【发布时间】:2017-12-09 21:09:52
【问题描述】:
目前,我们使用的是 cassandra 版本 2.0.14。机器在集群中出现故障,我在日志中看到以下异常。
WARN [New I/O server boss #33] 2017-07-06 06:37:33,097 Slf4JLogger.java (line 76) Failed to accept a connection.
java.io.IOException: Too many open files
at sun.nio.ch.ServerSocketChannelImpl.accept0(Native Method)
at sun.nio.ch.ServerSocketChannelImpl.accept(ServerSocketChannelImpl.java:241)
at org.jboss.netty.channel.socket.nio.NioServerBoss.process(NioServerBoss.java:100)
at org.jboss.netty.channel.socket.nio.AbstractNioSelector.run(AbstractNioSelector.java:312)
at org.jboss.netty.channel.socket.nio.NioServerBoss.run(NioServerBoss.java:42)
at java.util.concurrent.ThreadPoolExecutor.runWorker(ThreadPoolExecutor.java:1145)
at java.util.concurrent.ThreadPoolExecutor$Worker.run(ThreadPoolExecutor.java:615)
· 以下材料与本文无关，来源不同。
$ cat src/flat_wrapper.sv
// flat-port wrapper written by rule: the top's interface ports become plain ports
module alu_issue_ctrl_flat 
#(
  parameter int DW   = 32,
  parameter int NREG = 32
)
  (clk, rst_n, alu_op, alu_a, alu_b, alu_res, alu_zf, dbg_addr, dbg_data, bus_inst_valid, bus_inst, bus_res_ready, bus_inst_ready, bus_res_valid, bus_res_data, bus_res_zf, bus_res_rd, bus_branch_taken);
  alu_issue_ctrl_if #(.DW(DW)) bus_i ();
  input  logic clk;
  input  logic rst_n;
  output logic [3:0] alu_op;
  output logic [31:0] alu_a;
  output logic [31:0] alu_b;
  input  logic [31:0] alu_res;
  input  logic alu_zf;
  input  logic [4:0] dbg_addr;
  output logic [31:0] dbg_data;
  input wire logic [$bits(bus_i.inst_valid)-1:0] bus_inst_valid;
  input wire logic [$bits(bus_i.inst)-1:0] bus_inst;
  input wire logic [$bits(bus_i.res_ready)-1:0] bus_res_ready;
  output wire logic [$bits(bus_i.inst_ready)-1:0] bus_inst_ready;
  output wire logic [$bits(bus_i.res_valid)-1:0] bus_res_valid;
  output wire logic [$bits(bus_i.res_data)-1:0] bus_res_data;
  output wire logic [$bits(bus_i.res_zf)-1:0] bus_res_zf;
  output wire logic [$bits(bus_i.res_rd)-1:0] bus_res_rd;
  output wire logic [$bits(bus_i.branch_taken)-1:0] bus_branch_taken;
  assign bus_i.inst_valid = bus_inst_valid;
  assign bus_i.inst = bus_inst;
  assign bus_i.res_ready = bus_res_ready;
  assign bus_inst_ready = bus_i.inst_ready;
  assign bus_res_valid = bus_i.res_valid;
  assign bus_res_data = bus_i.res_data;
  assign bus_res_zf = bus_i.res_zf;
  assign bus_res_rd = bus_i.res_rd;
  assign bus_branch_taken = bus_i.branch_taken;
  alu_issue_ctrl #(.DW(DW), .NREG(NREG)) u_core (.clk(clk), .rst_n(rst_n), .bus(bus_i), .alu_op(alu_op), .alu_a(alu_a), .alu_b(alu_b), .alu_res(alu_res), .alu_zf(alu_zf), .dbg_addr(dbg_addr), .dbg_data(dbg_data));
endmodule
at java.lang.Thread.run(Thread.java:745)
ERROR [COMMIT-LOG-ALLOCATOR] 2017-07-06 06:37:33,123 StorageService.java (line 377) Stopping RPC server
INFO [COMMIT-LOG-ALLOCATOR] 2017-07-06 06:37:33,123 ThriftServer.java (line 141) Stop listening to thrift clients
ERROR [COMMIT-LOG-ALLOCATOR] 2017-07-06 06:37:33,132 StorageService.java (line 382) Stopping native transport
INFO [COMMIT-LOG-ALLOCATOR] 2017-07-06 06:37:34,965 Server.java (line 182) Stop listening for CQL clients
ERROR [COMMIT-LOG-ALLOCATOR] 2017-07-06 06:37:34,969 CommitLog.java (line 390) Failed to allocate new commit log segments. Commit disk failure policy is stop; terminating thread
FSWriteError in /myntra/cassandra/commitlog/CommitLog-3-1499285518666.log
at org.apache.cassandra.db.commitlog.CommitLogSegment.<init>(CommitLogSegment.java:143)
at org.apache.cassandra.db.commitlog.CommitLogSegment.freshSegment(CommitLogSegment.java:90)
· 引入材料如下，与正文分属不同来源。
===== config.mk =====
export PLATFORM = sky130hd
export DESIGN_NAME = brom_overlay
export DESIGN_NICKNAME = d
export VERILOG_FILES = /design/src/rtl/gb_bus_pkg.sv /design/src/rtl/brom_overlay.sv
export SDC_FILE = /design/constraint.sdc
export NUM_CORES = 1
export LEC_CHECK = 0
export CORE_ASPECT_RATIO = 0.6
export CORE_MARGIN = 3
export CORE_UTILIZATION = 48
export CTS_CLUSTER_DIAMETER = 40
export CTS_CLUSTER_SIZE = 14
export DETAILED_ROUTE_END_ITERATION = 8
export PLACE_DENSITY_LB_ADDON = 0.05
export SYNTH_ARGS = -nofsm -noshare
export SYNTH_HDL_FRONTEND = slang
export SYNTH_SLANG_ARGS = --single-unit

===== constraint.sdc =====
create_clock -name clk -period 4.65 [get_ports clk]
set_input_delay 1.395 -clock clk [delete_from_list [all_inputs] [get_ports clk]]
set_output_delay 1.395 -clock clk [all_outputs]
set_load 0.01 [all_outputs]

===== src/rtl/gb_bus_pkg.sv =====
// Shared definitions for the CPU-side bus stage in front of the boot ROM:
// state encoding, ROM window, lock register default address and open-bus value.
package gb_bus_pkg;

  localparam logic [1:0] ST_IDLE     = 2'd0;
  localparam logic [1:0] ST_BROM_RD  = 2'd1;
  localparam logic [1:0] ST_EXT_WAIT = 2'd2;
  localparam logic [1:0] ST_RESP     = 2'd3;

  typedef enum logic [1:0] {
    S_IDLE     = ST_IDLE,
    S_BROM_RD  = ST_BROM_RD,
    S_EXT_WAIT = ST_EXT_WAIT,
    S_RESP     = ST_RESP
  } bus_state_e;

  localparam logic [15:0] BROM_BASE     = 16'h0000;
  localparam logic [15:0] BROM_LAST     = 16'h00FF;
  localparam logic [15:0] LOCK_ADDR_DEF = 16'hFF50;
  localparam logic [7:0]  OPEN_BUS      = 8'hFF;

endpackage


===== src/rtl/brom_overlay.sv =====
// CPU bus stage in front of the 256-byte boot ROM: decodes accesses between the
// ROM overlay, the sticky boot-lock register and the external bus (wait states, timeout).
module brom_overlay
  import gb_bus_pkg::*;
#(
  parameter logic [15:0] LOCK_ADDR   = LOCK_ADDR_DEF,
  parameter int unsigned EXT_TIMEOUT = 15
) (
  input  logic        clk,
  input  logic        rst_n,
  input  logic [15:0] cpu_a,
  input  logic [7:0]  cpu_dout,
  input  logic        cpu_req,
  input  logic        cpu_we,
  output logic [7:0]  cpu_din,
  output logic        cpu_ack,
  output logic [7:0]  brom_a,
  input  logic [7:0]  brom_d,
  output logic [15:0] ext_a,
  output logic [7:0]  ext_dout,
  output logic        ext_rd,
  output logic        ext_wr,
  input  logic [7:0]  ext_din,
  input  logic        ext_ack,
  output logic        boot_done
);

  bus_state_e  state_q, state_d;
  logic [7:0]  brom_a_q, brom_a_d;
  logic [7:0]  cpu_din_q, cpu_din_d;
  logic [15:0] ext_a_q, ext_a_d;
  logic [7:0]  ext_dout_q, ext_dout_d;
  logic        ext_rd_q, ext_rd_d;
  logic        ext_wr_q, ext_wr_d;
  logic        boot_done_q, boot_done_d;
  logic [7:0]  cnt_q, cnt_d;

  logic [8:0]  cnt_inc;
  logic        timeout;
  logic        in_brom;

  assign cnt_inc = {1'b0, cnt_q} + 9'd1;
  assign timeout = (cnt_inc == 9'(EXT_TIMEOUT));
  assign in_brom = (cpu_a[15:8] == BROM_BASE[15:8]);

  always_comb begin
    state_d     = state_q;
    brom_a_d    = brom_a_q;
    cpu_din_d   = cpu_din_q;
    ext_a_d     = ext_a_q;
    ext_dout_d  = ext_dout_q;
    ext_rd_d    = ext_rd_q;
    ext_wr_d    = ext_wr_q;
    boot_done_d = boot_done_q;
    cnt_d       = cnt_q;
    case (state_q)
      S_IDLE: begin
        if (cpu_req) begin
          if (!cpu_we && !boot_done_q && in_brom) begin
            brom_a_d = cpu_a[7:0];
            state_d  = S_BROM_RD;
          end else if (cpu_a == LOCK_ADDR) begin
            // Lock register is local; a zero write leaves the overlay untouched.
            if (cpu_we && (cpu_dout != 8'h00)) boot_done_d = 1'b1;
            cpu_din_d = OPEN_BUS;
            state_d   = S_RESP;
          end else begin
            ext_a_d    = cpu_a;
            ext_dout_d = cpu_dout;
            ext_rd_d   = !cpu_we;
            ext_wr_d   = cpu_we;
            state_d    = S_EXT_WAIT;
          end
        end
      end
      S_BROM_RD: begin
        cpu_din_d = brom_d;
        state_d   = S_RESP;
      end
      S_EXT_WAIT: begin
        cnt_d = cnt_inc[7:0];
        // An ack landing on the timeout cycle still delivers its data.
        if (ext_ack) begin
          if (ext_rd_q) cpu_din_d = ext_din;
          ext_rd_d = 1'b0;
          ext_wr_d = 1'b0;
          state_d  = S_RESP;
        end else if (timeout) begin
          if (ext_rd_q) cpu_din_d = OPEN_BUS;
          ext_rd_d = 1'b0;
          ext_wr_d = 1'b0;
          state_d  = S_RESP;
        end
      end
      S_RESP: begin
        cnt_d   = 8'd0;
        state_d = S_IDLE;
      end
      default: state_d = S_IDLE;
    endcase
  end

  always_ff @(posedge clk or negedge rst_n) begin
    if (!rst_n) begin
      state_q     <= S_IDLE;
      brom_a_q    <= 8'h00;
      cpu_din_q   <= OPEN_BUS;
      ext_a_q     <= 16'h0000;
      ext_dout_q  <= 8'h00;
      ext_rd_q    <= 1'b0;
      ext_wr_q    <= 1'b0;
      boot_done_q <= 1'b0;
      cnt_q       <= 8'd0;
    end else begin
      state_q     <= state_d;
      brom_a_q    <= brom_a_d;
      cpu_din_q   <= cpu_din_d;
      ext_a_q     <= ext_a_d;
      ext_dout_q  <= ext_dout_d;
      ext_rd_q    <= ext_rd_d;
      ext_wr_q    <= ext_wr_d;
      boot_done_q <= boot_done_d;
      cnt_q       <= cnt_d;
    end
  end

  assign cpu_ack   = (state_q == S_RESP);
  assign cpu_din   = cpu_din_q;
  assign brom_a    = brom_a_q;
  assign ext_a     = ext_a_q;
  assign ext_dout  = ext_dout_q;
  assign ext_rd    = ext_rd_q;
  assign ext_wr    = ext_wr_q;
  assign boot_done = boot_done_q;

endmodule


### Word level (Yosys, flattened, before mapping)

Cells that the tools add are included.

* bits in registers: 53
* bits in latches: 0
* memory bits (writable): 0
* ROM bits: 0
* input port bits: 45
* word-level logic and storage cells: 65
* memories kept: 0

* add/sub/neg operators: 1
* multipliers: 0
* divide/modulo/power cells: 0
* $lt $le $gt $ge: 0
* equality and inequality tests: 11
* shifts and indexed selects: 0
* multiplexer cells: 25
* bitwise operators: 2
* reduce and logical (&&, ||, !) cells: 17

Operators by type and width (number)
* 8-bit 2-to-1 mux: 7
* 8-bit case mux with 3 select lines: 1
* 16-bit equality test (second input constant): 1
* 8-bit case mux with 2 select lines: 1
* 2-bit inequality test (second input constant): 5
* 5-bit AND reduction: 2
* 8-bit by 1-bit adder with 9-bit output (second input constant): 1
* 9-bit by 4-bit equality test with 1-bit output (second input constant): 1
* 1-bit 2-to-1 mux: 9
* 8-bit zero test: 1
* 2-bit 2-to-1 mux: 4
* 2-bit case mux with 4 select lines: 1
* 8-bit nonzero test: 1
* 6-bit AND reduction: 1
* 2-bit equality test (second input constant): 2
* 1-bit case mux with 2 select lines: 2
* 4-bit AND reduction: 1
* 2-bit nonzero test: 2
* 1-bit logical AND: 3
* 3-bit inequality test (second input constant): 1
* 3-bit AND reduction: 1
* 3-bit nonzero test: 1
* 2-bit by 1-bit equality test with 1-bit output (second input constant): 1
* 1-bit zero test: 2
* other kinds (3): 4

### Longest topological paths before layout

Gate-level depths: netlist of run 1.

* depth in word-level cells: 6
* mapped depth: 9
* mapped depth without buffers: 7

### Worst setup path after synthesis of run 1

Ideal clock, no wire load.

* kind: input to register
* from: in cpu_a[2]
* to: reg ext_a_q[0], in the netlist ext_a[0]
* library setup time: 0.125 ns
* arrival: 2.992 ns
* slack: 1.533 ns
* stages: 6
* cells stage by stage: or4b_1 nor4_4 nand2b_1 buf_6 buf_6 mux2_2

* word-level cells in the longest chain between the ends: 3

RTL lines
* from (decl): line brom_overlay.sv:11 `input logic [15:0] cpu_a,`
* 16-bit equality test: line brom_overlay.sv:62 `end else if (cpu_a == LOCK_ADDR) begin`
* 1-bit NOT (no source line)
* 4-bit AND reduction (no source line)
* to (signal assigned): line brom_overlay.sv:118 `ext_a_q <= ext_a_d;`
* to (decl): line brom_overlay.sv:31 `logic [15:0] ext_a_q, ext_a_d;`

No other way between the ends.
A chain may end at the register's enable or synchronous reset.

### Final worst setup path of run 1

* from: in cpu_a[2]
* to: reg ext_dout_q[1], in the netlist ext_dout[1]

* word-level cells in the longest chain between the ends: 3

RTL lines
* 16-bit equality test: line brom_overlay.sv:62
* 1-bit NOT (no source line)
* 4-bit AND reduction (no source line)
* to (signal assigned): line brom_overlay.sv:119 `ext_dout_q <= ext_dout_d;`
* to (decl): line brom_overlay.sv:32 `logic [7:0] ext_dout_q, ext_dout_d;`

No other way between the ends.

==> qor.txt, run 1 <==
power after layout: 0.00217 W
Reg power frac: 0.361
total vias in the final route: 1910
total global-route track usage: 0.202
global-route wire length before repair: 9620 um
filler cell count in the final layout: 344
type of element launching the critical path: input port
number of max-slew violations in the final report: 0
max_slew headroom: 0.508
Iter 0 DRT Violations: 62
synth unique cells: 37
worst supply voltage drop on vdd: 395 uV
slowest stage cell on the critical path: sky130_fd_sc_hd__or4b_1
Post-DRT Antenna Nets: 0
share of the synthesized area in the top cell type: 0.447
hold path startpoint: boot_done
Crit Reg-Reg Endpoint: ext_dout[1]
clock share of power: 0.152
summed negative setup slack over all endpoints: 0 ns
post-detailed-placement half-perimeter wirelength: 4540 um
worst-path fanout max: 20
number of nets in the final layout: 347
fraction of final layout cells sized beyond drive strength 1: 0.212
first-pass detailed-route iteration total: 4
leakage power figure: 1.52 nW
Final Routed Wirelength: 5900 um
Worst Setup Slack post-DPL: 0.723 ns
source of the critical timing path: cpu_a[2]
nets in the synthesized netlist: 258
PnR worst setup slack: 1.04 ns
count of state elements after synthesis: 53
starting utilization of the core area: 0.524
Fmax achieved: 0.277 GHz
minimum period implied by the final worst setup slack: 3.61 ns
cell chosen for the clock root: sky130_fd_sc_hd__clkbuf_8
total CTS buffers: 5
critical path class: input port to flip-flop
global route overflow: 0
Worst EP arrival: 3.81 ns
cell area after technology mapping: 2520 um2
routed wire length per instance: 16.4 um
class of the worst hold path: flip-flop to flip-flop
level count of the clock H-tree: 2
clock slew at the register clock pins of the worst setup and hold paths: 0.10 ns
Placer Congestion: 0.810
Site Rows: 19
Setup violations, final: 0
sum of buffers and inverters on the critical path: 2
CP top delay family: simple AND/OR/NAND/NOR gates
cell type with the highest aggregate area in the netlist: sky130_fd_sc_hd__dfrtp_1
buffer levels on the longest clock path: 2
data required time at the worst endpoint: 4.85 ns
relative area change from synthesis to final layout: 41.6%
worst-case reg-to-reg path depth: 7
slew at the pin with the worst max-slew slack: 0.737 ns
part of the cycle the worst path needs: 0.776
biggest cell delay along the critical path: 0.60 ns
hold violation total from the final report: 0
vertical die dimension: 62.1 um
Synth Instances: 207
detailed-route vias per instance: 5.31
logic depth of the worst setup path including buffers: 6
setup repair after global routing missed its margin: false
fraction of the yosys area taken by sequential cells: 0.531
# port buffers: 88
CP Capture Point: ext_dout[1]
fraction of power consumed by combinational cells: 0.487
Net Sw Frac: 0.335
Reg2Reg Setup Slack: 2.53 ns
Clock Sink Count: 53
Die Outline Area: 6180 um2
remaining routing DRC violations: 0
worst path cell trace: clkdlybuf4s50_1 -> or4b_1 -> nor4_4 -> nand2b_1 -> buf_12 -> mux2_2
largest net degree at the start of global routing: 33
clock insertion delay at the later pin of the skew report: 0.31 ns
power density over the cells: 609 nW/um2
die extent in x: 99.5 um
result of the run: complete, no violations
RR Startpoint: state_q[0]
clock tree from TritonCTS: built
antenna cell count: 0
Clock Skew: 0.00861 ns
Switch Pwr: 0.000728 W
initial antenna violation count: 0
yosys warns: 0
Internal Dissipation: 0.00144 W
Std-Cell Core Area: 4800 um2
hold_buf cts: 0
vias in the first global route: 1906
Max-cap violations: 0
Synth Area per Inst: 12.2 um2
number of buffers inserted by post-CTS setup repair: 0
CTS-repair resized insts: 0
number of top-level design ports: 89
kind of capture point of the worst setup path: flip-flop
top cells by area in the synthesized netlist: sky130_fd_sc_hd__dfrtp_1, sky130_fd_sc_hd__mux2_2, sky130_fd_sc_hd__dfstp_2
at org.apache.cassandra.db.commitlog.CommitLogAllocator.createFreshSegment(CommitLogAllocator.java:262)
at org.apache.cassandra.db.commitlog.CommitLogAllocator.access$500(CommitLogAllocator.java:50)
at org.apache.cassandra.db.commitlog.CommitLogAllocator$1.runMayThrow(CommitLogAllocator.java:109)
at org.apache.cassandra.utils.WrappedRunnable.run(WrappedRunnable.java:28)
at java.lang.Thread.run(Thread.java:745)
Caused by: java.io.FileNotFoundException: /myntra/cassandra/commitlog/CommitLog-3-1499285518666.log (Too many open files)
at java.io.RandomAccessFile.open(Native Method)
at java.io.RandomAccessFile.<init>(RandomAccessFile.java:241)
at org.apache.cassandra.db.commitlog.CommitLogSegment.<init>(CommitLogSegment.java:125)
... 6 more
我们根据 datastax 生产建议增加了资源限制。 Cassandra 由 root 用户运行,root 用户的文件描述符限制为
[root@lgp-feed-cassandra2 cassandra]# ulimit -n
120000
以及来自运行进程的限制
[root@lgp-feed-cassandra2 cassandra]# cat /proc/117845/limits
Limit Soft Limit Hard Limit Units
Max cpu time unlimited unlimited seconds
Max file size unlimited unlimited bytes
Max data size unlimited unlimited bytes
Max stack size 10485760 unlimited bytes
Max core file size 0 unlimited bytes
Max resident set unlimited unlimited bytes
Max processes 32768 32768 processes
Max open files 120000 120000 files
Max locked memory unlimited unlimited bytes
Max address space unlimited unlimited bytes
Max file locks unlimited unlimited locks
Max pending signals 255823 255823 signals
Max msgqueue size 819200 819200 bytes
Max nice priority 0 0
Max realtime priority 0 0
Max realtime timeout unlimited unlimited us
无法找出此问题的确切原因。任何线索都会有所帮助。
【问题讨论】:
-
这个节点是只运行 Cassandra 还是其他东西也在运行?你能显示“iostat”和“top”命令的输出吗?
-
Cassandra 将在启动期间打开 sstables 和 commitlogs - 每个 sstable 有 6 个组件。如果磁盘上有 20k sstables,则可能会达到 120,000 的限制(如果压缩远远落后,磁盘上可能有 20k sstables)。您可能可以将该限制从 120000 提高到 1000000 并查看服务器是否会启动,但您需要弄清楚您是如何在磁盘上获得这么多 sstable 的。
-
@JeffJirsa 我们发现了问题。我们的 python cassandra 客户端打开了很多导致问题的套接字。我们仍在尝试找出在 python 客户端中使用连接池。
标签: cassandra datastax cassandra-2.0